▶ [Data]
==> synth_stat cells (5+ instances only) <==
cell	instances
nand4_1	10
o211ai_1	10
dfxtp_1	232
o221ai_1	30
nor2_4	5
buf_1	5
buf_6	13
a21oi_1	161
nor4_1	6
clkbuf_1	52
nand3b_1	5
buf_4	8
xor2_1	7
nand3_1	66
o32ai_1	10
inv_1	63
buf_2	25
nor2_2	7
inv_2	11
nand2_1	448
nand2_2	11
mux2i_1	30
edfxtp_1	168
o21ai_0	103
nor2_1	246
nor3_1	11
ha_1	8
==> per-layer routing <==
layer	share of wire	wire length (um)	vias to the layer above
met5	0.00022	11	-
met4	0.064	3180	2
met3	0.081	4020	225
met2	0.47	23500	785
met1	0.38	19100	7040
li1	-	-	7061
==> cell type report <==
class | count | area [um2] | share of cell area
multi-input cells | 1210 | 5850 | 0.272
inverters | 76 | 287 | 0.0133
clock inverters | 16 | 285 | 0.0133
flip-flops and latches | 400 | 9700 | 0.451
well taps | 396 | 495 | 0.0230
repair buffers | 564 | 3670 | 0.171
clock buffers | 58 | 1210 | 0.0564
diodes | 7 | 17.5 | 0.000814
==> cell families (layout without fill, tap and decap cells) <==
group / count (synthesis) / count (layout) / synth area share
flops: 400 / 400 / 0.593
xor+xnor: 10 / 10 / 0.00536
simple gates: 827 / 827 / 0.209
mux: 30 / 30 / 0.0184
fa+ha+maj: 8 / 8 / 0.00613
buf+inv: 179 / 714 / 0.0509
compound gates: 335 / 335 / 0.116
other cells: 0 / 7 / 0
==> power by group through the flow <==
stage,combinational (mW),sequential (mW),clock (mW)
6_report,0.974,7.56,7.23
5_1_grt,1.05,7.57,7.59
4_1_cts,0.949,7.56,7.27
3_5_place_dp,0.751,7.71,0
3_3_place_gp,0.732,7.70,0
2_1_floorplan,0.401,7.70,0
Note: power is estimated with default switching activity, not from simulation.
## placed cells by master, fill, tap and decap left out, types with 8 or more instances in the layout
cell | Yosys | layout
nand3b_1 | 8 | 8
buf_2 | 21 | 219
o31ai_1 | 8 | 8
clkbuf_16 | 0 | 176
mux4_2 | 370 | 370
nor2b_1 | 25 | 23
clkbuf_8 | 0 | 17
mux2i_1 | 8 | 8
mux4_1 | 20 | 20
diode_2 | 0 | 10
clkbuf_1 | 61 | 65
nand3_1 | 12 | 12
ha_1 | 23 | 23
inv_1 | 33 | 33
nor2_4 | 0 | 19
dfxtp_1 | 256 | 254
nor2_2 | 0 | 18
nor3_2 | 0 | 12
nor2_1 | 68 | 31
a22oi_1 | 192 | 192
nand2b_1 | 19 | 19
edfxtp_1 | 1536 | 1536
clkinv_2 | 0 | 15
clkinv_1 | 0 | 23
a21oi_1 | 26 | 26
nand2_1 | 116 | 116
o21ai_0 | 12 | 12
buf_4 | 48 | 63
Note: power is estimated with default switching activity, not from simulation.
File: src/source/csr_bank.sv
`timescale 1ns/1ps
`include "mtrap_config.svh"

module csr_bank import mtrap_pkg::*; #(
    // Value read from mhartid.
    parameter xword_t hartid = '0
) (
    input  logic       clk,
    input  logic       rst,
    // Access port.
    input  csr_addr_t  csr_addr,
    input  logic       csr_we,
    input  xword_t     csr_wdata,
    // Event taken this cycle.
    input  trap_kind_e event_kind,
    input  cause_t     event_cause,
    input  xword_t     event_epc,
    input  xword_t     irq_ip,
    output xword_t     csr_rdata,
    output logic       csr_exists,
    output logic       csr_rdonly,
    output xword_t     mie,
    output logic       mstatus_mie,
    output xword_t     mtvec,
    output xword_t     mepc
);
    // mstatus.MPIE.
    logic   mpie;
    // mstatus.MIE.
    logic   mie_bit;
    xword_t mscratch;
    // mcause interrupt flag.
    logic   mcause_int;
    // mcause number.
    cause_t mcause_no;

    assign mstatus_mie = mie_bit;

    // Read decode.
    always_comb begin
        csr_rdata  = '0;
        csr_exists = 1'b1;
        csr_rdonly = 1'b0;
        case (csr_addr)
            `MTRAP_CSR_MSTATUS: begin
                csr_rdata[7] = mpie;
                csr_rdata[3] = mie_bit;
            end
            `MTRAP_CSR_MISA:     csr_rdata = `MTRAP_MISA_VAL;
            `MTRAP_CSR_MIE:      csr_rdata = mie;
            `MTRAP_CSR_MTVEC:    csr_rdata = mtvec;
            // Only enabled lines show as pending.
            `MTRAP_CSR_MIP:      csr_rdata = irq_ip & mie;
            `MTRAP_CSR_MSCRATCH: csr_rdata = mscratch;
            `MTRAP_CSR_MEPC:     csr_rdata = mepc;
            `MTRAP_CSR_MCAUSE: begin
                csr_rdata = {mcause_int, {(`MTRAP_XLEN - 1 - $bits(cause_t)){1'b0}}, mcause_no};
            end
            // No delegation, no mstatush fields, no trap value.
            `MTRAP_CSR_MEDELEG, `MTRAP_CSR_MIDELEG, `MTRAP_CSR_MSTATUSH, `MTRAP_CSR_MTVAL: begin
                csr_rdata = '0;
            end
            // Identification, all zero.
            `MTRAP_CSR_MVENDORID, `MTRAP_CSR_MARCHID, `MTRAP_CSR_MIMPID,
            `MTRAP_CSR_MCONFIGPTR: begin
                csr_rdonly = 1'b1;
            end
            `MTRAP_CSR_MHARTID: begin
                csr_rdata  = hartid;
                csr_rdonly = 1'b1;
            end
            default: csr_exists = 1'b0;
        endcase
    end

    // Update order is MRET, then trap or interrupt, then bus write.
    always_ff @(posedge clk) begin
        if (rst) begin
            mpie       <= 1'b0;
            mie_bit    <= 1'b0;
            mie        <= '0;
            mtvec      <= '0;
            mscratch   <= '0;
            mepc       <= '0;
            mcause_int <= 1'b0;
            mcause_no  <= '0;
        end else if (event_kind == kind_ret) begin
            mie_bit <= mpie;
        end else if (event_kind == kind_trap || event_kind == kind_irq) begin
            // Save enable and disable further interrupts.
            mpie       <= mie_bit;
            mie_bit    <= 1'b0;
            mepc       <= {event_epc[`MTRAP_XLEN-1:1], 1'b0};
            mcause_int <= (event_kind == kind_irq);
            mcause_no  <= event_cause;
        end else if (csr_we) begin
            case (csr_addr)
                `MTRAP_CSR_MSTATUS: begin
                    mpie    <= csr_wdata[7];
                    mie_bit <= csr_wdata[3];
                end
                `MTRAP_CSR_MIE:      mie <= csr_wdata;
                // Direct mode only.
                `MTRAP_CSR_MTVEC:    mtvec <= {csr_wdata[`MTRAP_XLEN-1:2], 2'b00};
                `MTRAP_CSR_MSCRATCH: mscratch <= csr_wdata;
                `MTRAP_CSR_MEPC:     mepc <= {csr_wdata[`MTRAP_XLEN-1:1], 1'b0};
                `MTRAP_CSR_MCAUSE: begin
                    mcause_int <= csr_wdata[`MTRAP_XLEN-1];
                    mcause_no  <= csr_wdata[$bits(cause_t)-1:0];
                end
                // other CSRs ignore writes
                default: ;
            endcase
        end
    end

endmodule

▶ [Work instruction]
Starting at the line above that holds "buf_2 | 21 | 219" and ending at the line that holds "buf_4 | 48 | 63", transcribe each line exactly and include no other lines.

▶ [Solution to the exercise]
buf_2 | 21 | 219
o31ai_1 | 8 | 8
clkbuf_16 | 0 | 176
mux4_2 | 370 | 370
nor2b_1 | 25 | 23
clkbuf_8 | 0 | 17
mux2i_1 | 8 | 8
mux4_1 | 20 | 20
diode_2 | 0 | 10
clkbuf_1 | 61 | 65
nand3_1 | 12 | 12
ha_1 | 23 | 23
inv_1 | 33 | 33
nor2_4 | 0 | 19
dfxtp_1 | 256 | 254
nor2_2 | 0 | 18
nor3_2 | 0 | 12
nor2_1 | 68 | 31
a22oi_1 | 192 | 192
nand2b_1 | 19 | 19
edfxtp_1 | 1536 | 1536
clkinv_2 | 0 | 15
clkinv_1 | 0 | 23
a21oi_1 | 26 | 26
nand2_1 | 116 | 116
o21ai_0 | 12 | 12
buf_4 | 48 | 63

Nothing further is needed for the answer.